Ask an Expert: How Can Therapy Help If I Have a Rotator Cuff Tear?

Question: What does the rotator cuff do, and how can therapy help if I have a rotator cuff tear?

Answer: The rotator cuff is a group of four muscles that work together to perform rotational movements of the upper arm, but also to maintain stability of the joint by preventing excessive sliding around of the “ball” (head of the humerus) in the “socket” (glenoid fossa) of the shoulder and scapula, and by keeping the ball centered in the socket.

There can be normal changes in the structure of the rotator cuff musculature, just as there are in the bones of a joint as we age.  Therefore, the rotator cuff is more susceptible to tears after age 50.

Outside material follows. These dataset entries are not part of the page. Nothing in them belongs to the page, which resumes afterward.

## config.mk

```make
export PLATFORM = sky130hd
export DESIGN_NAME = alu_frame_ctrl
export DESIGN_NICKNAME = d
export VERILOG_FILES = /design/src/rtl/alu_pkg.sv /design/src/rtl/alu_frame_timer.sv /design/src/rtl/alu_frame_ctrl.sv
export SDC_FILE = /design/constraint.sdc
export NUM_CORES = 1
export LEC_CHECK = 0
export CAP_MARGIN = 20
export CORE_AREA = 2 2 74 76
export CTS_CLUSTER_DIAMETER = 120
export DETAILED_ROUTE_END_ITERATION = 7
export DIE_AREA = 0 0 76 78
export DONT_BUFFER_PORTS = 1
export GPL_TIMING_DRIVEN = 0
export SLEW_MARGIN = 0
export SYNTH_ARGS = -nofsm -noshare
export SYNTH_HDL_FRONTEND = slang
export SYNTH_SLANG_ARGS = --single-unit
export TNS_END_PERCENT = 20
```

## constraint.sdc

```tcl
create_clock -name i_clk -period 1.9 [get_ports i_clk]
set_input_delay 0.19 -clock i_clk [delete_from_list [all_inputs] [get_ports i_clk]]
set_output_delay 0.19 -clock i_clk [all_outputs]
set_load 0.005 [all_outputs]
```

A partially torn rotator cuff can improve with Occupational or Physical Therapy intervention by providing treatment to reduce pain associated with a tear. Education in activity and postural modification, as well as instruction in therapeutic exercise and activity are also provided.  The purpose of this is to increase the stability of the shoulder joint, to keep the ball centered in the socket, maximize the space through which the rotator cuff muscles travel in the top shoulder joint to decrease pressure on the rotator cuff, and increase the ease of overhead reach and rotation. This can enable one to return to pain-free function of the involved arm, to perform activities such as fixing one’s hair, throwing a ball, playing golf, or casting that fishing line!

Erin Winters, OTR at Putnam County Hospital

Ask an Expert: How Long Will it Take to Recover From a Stroke and When Should I Start Therapy?

Question: How long will it take to recover from a stroke and when should I start therapy?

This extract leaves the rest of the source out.